> [Problem requirements]: Search the material below for "AddrW" and copy every line where it occurs.

◇ ◇ ◇ ◇

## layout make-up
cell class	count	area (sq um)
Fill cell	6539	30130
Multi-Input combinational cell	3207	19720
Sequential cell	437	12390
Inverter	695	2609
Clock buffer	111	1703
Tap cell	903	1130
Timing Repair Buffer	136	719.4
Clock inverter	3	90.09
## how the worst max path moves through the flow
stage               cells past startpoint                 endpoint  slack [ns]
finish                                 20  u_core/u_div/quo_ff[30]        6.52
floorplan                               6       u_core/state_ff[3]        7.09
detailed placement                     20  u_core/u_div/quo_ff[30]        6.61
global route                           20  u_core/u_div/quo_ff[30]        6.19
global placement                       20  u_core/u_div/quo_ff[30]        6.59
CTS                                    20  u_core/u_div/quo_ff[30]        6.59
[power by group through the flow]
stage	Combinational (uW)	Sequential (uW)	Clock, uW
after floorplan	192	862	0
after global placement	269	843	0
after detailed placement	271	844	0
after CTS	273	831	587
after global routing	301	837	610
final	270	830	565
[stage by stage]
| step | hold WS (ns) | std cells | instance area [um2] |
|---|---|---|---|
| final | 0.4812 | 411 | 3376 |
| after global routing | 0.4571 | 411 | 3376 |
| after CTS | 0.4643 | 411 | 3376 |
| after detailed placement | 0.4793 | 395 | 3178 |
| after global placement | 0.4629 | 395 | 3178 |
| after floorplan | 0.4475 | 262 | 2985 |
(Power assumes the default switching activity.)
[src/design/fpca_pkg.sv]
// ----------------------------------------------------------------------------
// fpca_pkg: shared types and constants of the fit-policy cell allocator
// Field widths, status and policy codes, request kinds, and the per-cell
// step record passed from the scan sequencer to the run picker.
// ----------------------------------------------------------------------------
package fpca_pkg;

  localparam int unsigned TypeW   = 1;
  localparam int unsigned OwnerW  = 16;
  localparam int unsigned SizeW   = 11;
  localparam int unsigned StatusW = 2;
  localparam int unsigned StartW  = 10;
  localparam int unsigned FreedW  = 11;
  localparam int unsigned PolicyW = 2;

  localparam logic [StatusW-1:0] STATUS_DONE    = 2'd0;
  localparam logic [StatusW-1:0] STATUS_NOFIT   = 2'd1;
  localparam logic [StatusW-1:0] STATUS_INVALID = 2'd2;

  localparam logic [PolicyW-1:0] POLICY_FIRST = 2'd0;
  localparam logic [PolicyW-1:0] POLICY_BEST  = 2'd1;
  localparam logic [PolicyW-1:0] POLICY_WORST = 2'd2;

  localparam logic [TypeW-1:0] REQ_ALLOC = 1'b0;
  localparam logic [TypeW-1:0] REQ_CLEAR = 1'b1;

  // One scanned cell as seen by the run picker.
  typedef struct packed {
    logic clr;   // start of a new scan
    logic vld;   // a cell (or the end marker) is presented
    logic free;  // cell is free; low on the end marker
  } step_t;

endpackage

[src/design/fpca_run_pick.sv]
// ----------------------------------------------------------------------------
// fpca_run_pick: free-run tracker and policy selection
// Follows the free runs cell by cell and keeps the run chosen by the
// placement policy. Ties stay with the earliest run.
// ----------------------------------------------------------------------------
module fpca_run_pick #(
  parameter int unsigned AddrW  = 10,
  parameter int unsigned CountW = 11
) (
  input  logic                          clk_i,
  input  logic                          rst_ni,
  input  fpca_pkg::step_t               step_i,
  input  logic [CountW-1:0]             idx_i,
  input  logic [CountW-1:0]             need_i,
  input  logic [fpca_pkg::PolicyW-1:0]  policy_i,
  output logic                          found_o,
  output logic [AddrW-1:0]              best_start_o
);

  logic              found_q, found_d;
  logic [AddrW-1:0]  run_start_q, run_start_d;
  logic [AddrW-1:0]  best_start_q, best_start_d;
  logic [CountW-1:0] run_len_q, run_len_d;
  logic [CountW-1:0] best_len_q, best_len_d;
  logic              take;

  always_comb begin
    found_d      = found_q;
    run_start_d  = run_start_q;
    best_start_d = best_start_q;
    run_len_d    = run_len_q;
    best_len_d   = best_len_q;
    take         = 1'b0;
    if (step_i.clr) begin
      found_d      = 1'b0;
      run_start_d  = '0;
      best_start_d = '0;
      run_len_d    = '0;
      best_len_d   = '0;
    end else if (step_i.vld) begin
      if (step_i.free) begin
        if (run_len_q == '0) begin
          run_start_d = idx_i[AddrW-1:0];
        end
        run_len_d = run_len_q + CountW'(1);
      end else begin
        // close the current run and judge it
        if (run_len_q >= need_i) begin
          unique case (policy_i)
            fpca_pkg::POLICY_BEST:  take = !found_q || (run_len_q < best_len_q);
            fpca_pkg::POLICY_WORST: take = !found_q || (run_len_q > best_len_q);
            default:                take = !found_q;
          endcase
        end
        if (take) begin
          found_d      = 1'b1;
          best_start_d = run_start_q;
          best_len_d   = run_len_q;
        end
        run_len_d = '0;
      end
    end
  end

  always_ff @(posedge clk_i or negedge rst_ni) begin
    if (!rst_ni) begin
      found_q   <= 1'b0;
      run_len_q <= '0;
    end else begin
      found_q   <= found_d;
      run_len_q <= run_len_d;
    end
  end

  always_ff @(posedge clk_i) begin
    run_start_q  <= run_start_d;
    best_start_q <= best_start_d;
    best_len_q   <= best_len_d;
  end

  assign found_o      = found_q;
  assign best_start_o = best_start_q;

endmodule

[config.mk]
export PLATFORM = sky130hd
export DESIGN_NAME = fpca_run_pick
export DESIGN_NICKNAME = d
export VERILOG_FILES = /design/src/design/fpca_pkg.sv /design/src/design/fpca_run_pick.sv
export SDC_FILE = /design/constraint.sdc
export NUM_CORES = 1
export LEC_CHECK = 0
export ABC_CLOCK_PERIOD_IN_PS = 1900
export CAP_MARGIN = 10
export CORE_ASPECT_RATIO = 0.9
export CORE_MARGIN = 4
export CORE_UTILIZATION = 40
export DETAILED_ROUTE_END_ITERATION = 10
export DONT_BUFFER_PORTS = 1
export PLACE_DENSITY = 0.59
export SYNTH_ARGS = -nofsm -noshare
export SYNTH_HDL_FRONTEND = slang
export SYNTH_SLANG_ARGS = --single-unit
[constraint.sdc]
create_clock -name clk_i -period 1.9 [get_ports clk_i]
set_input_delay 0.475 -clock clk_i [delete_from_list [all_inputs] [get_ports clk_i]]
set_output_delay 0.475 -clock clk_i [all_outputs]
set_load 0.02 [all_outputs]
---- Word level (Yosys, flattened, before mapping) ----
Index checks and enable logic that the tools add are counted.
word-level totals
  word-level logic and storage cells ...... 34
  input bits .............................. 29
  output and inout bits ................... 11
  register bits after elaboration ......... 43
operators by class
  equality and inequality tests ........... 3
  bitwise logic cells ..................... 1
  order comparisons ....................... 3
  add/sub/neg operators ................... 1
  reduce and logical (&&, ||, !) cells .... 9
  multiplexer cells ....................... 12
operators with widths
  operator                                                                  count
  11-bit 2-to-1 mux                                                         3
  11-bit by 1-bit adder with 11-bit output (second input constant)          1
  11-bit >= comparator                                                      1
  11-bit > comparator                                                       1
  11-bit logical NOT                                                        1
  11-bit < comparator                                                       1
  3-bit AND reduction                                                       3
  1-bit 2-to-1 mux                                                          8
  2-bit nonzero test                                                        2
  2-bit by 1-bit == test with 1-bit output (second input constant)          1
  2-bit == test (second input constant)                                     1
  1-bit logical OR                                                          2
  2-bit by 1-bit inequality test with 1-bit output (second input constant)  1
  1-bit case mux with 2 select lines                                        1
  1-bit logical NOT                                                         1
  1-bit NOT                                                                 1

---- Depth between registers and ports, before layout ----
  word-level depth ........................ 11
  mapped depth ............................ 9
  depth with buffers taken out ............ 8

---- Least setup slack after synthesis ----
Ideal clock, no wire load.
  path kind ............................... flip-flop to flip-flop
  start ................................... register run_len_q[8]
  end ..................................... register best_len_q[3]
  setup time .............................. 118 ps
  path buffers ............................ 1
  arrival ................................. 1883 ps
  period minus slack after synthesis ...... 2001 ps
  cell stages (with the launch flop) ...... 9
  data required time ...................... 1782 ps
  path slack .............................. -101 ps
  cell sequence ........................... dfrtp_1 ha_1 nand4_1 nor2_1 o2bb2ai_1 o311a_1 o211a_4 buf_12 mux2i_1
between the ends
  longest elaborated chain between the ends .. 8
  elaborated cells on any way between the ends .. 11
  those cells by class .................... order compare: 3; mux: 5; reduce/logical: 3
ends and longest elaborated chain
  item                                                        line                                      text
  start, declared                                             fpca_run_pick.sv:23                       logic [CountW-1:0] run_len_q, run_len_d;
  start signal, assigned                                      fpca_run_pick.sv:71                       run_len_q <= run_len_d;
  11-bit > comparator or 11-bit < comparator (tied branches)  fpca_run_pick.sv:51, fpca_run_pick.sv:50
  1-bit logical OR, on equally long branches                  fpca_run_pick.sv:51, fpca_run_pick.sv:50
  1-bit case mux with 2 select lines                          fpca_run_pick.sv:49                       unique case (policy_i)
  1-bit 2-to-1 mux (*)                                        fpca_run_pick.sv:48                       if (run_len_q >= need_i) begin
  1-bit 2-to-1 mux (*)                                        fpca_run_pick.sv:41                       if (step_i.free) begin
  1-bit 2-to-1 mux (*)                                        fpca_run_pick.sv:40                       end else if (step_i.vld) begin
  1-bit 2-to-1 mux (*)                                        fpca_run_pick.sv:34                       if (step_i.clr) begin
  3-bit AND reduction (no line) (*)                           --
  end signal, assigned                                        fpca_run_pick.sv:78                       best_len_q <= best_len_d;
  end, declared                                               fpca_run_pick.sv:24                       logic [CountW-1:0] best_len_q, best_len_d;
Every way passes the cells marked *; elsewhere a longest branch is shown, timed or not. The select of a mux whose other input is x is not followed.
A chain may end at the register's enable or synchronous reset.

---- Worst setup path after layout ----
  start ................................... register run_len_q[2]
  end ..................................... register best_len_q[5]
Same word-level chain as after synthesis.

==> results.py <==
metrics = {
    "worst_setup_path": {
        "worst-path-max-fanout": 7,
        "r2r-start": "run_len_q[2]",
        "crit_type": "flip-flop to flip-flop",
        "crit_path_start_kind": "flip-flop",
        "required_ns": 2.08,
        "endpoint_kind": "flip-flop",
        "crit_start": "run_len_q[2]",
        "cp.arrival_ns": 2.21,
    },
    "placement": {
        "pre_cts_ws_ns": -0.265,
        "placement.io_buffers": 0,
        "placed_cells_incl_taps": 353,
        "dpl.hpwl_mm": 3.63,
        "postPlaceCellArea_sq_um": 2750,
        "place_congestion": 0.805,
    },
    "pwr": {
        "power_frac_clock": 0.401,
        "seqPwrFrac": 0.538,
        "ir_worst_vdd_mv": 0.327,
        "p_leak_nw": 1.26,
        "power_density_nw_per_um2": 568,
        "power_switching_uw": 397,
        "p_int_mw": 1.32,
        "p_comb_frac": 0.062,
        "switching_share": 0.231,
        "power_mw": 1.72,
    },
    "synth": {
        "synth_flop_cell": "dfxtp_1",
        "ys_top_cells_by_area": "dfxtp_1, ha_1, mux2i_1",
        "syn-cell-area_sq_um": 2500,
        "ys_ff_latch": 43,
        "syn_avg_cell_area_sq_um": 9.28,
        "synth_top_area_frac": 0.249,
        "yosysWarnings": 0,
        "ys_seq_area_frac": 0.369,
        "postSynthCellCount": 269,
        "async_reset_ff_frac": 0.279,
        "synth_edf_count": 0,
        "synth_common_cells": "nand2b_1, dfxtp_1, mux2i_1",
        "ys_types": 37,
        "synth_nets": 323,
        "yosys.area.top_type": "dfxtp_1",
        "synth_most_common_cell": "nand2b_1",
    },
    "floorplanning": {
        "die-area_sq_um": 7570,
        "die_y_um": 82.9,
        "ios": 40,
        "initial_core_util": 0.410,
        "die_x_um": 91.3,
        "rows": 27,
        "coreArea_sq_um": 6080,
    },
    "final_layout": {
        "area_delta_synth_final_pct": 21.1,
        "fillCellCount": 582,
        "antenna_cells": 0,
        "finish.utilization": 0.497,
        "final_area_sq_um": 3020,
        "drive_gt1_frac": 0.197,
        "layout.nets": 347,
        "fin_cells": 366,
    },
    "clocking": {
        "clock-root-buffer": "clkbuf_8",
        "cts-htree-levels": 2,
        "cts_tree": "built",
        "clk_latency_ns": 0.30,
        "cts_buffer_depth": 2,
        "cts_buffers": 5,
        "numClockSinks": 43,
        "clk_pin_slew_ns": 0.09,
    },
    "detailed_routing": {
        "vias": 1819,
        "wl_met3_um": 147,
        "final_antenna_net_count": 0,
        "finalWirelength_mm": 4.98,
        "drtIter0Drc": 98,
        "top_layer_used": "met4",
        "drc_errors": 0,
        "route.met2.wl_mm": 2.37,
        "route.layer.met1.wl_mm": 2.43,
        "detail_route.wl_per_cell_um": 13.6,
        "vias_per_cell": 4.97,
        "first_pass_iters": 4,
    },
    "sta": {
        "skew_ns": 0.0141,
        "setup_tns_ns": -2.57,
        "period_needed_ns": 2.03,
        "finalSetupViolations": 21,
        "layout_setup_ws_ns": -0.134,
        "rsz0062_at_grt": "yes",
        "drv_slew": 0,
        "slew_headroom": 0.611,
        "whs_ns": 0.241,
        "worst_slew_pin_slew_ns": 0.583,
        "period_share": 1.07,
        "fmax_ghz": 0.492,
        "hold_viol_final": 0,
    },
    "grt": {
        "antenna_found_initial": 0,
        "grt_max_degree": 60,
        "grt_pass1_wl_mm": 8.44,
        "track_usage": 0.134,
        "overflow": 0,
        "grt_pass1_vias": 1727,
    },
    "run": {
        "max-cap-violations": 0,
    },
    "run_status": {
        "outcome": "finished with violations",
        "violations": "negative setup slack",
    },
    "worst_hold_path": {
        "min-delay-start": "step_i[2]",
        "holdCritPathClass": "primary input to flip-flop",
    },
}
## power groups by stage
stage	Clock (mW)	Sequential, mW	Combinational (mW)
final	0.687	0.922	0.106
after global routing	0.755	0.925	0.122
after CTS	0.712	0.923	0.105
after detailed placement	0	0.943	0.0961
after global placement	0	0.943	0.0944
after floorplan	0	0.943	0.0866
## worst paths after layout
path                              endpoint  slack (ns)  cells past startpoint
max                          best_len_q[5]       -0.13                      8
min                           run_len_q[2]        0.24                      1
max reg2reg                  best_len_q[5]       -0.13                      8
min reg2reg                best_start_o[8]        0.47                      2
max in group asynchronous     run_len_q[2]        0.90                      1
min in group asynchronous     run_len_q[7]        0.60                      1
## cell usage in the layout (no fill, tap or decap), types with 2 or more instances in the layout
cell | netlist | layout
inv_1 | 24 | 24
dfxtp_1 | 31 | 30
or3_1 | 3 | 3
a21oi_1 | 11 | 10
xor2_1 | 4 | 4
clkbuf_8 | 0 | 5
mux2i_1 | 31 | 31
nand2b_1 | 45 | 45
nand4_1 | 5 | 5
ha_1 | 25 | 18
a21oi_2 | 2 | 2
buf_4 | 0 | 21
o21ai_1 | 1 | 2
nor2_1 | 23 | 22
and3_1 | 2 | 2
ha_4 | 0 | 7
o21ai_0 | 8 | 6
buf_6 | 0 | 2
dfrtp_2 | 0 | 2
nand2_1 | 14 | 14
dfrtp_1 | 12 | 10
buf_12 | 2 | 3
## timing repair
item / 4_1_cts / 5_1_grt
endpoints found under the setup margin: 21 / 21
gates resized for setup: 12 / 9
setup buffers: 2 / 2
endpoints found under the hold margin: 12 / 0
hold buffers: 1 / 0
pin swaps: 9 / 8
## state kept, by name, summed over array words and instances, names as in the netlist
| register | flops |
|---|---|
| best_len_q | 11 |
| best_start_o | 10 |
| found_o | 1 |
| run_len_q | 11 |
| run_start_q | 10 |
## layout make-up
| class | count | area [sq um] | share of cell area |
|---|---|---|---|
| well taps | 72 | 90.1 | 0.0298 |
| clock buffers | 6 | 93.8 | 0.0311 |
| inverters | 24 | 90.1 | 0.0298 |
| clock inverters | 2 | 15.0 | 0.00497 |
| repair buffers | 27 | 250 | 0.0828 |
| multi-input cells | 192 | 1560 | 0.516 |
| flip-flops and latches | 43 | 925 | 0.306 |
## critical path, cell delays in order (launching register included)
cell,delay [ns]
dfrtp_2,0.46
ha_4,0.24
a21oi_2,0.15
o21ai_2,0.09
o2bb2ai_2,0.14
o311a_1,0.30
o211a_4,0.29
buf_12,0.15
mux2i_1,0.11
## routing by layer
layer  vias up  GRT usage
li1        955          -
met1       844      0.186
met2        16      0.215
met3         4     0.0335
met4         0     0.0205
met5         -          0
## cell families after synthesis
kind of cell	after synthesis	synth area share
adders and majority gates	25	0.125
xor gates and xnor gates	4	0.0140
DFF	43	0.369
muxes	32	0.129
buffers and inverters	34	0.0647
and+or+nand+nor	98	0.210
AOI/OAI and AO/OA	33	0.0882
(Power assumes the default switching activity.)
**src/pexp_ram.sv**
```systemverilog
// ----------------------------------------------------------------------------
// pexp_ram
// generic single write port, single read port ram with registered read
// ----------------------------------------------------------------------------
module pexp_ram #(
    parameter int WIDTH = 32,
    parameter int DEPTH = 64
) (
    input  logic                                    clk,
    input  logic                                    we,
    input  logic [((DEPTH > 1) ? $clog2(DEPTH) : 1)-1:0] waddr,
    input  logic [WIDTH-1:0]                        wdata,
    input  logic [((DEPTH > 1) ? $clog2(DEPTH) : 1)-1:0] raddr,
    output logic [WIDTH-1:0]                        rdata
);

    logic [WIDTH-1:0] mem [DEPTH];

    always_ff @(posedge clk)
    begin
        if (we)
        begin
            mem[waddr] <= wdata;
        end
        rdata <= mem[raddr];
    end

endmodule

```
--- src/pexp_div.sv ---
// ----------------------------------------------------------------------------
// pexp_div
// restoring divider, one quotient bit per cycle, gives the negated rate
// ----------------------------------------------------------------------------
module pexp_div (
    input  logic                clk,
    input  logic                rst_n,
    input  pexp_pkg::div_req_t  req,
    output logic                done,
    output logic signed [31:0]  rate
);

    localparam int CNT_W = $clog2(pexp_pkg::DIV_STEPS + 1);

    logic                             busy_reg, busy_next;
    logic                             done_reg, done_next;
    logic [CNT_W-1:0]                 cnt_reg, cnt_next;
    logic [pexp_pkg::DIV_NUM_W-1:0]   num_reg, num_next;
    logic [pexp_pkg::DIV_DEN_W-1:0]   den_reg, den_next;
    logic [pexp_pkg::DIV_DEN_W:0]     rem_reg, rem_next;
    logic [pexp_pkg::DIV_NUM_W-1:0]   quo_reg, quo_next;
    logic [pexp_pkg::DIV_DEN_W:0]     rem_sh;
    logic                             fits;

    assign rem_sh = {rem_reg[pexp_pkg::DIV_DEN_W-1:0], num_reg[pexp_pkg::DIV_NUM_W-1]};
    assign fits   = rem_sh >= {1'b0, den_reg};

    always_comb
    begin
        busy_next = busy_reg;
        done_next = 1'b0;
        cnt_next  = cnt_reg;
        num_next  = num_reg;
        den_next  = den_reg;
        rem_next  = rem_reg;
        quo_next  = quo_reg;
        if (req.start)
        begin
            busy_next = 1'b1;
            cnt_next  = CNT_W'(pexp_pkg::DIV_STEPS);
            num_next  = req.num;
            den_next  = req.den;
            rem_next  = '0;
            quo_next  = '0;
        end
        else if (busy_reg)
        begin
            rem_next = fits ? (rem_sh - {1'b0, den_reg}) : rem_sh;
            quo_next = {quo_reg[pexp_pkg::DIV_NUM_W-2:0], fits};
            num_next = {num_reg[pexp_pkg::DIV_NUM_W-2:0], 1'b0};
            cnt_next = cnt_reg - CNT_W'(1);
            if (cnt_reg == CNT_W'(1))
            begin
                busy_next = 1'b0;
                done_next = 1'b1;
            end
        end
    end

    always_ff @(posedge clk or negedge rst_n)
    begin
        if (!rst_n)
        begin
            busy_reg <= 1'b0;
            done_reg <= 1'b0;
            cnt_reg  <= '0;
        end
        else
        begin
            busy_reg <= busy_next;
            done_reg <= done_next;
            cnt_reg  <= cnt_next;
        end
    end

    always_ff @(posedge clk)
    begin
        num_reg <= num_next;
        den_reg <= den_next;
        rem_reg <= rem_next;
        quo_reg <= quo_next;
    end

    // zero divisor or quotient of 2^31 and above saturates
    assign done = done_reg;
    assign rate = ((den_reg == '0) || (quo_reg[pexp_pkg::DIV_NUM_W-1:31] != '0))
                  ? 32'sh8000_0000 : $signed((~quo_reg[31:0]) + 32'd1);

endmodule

◇ ◇ ◇ ◇

> [Exercise solution]:
  parameter int unsigned AddrW  = 10,
  output logic [AddrW-1:0]              best_start_o
  logic [AddrW-1:0]  run_start_q, run_start_d;
  logic [AddrW-1:0]  best_start_q, best_start_d;
          run_start_d = idx_i[AddrW-1:0];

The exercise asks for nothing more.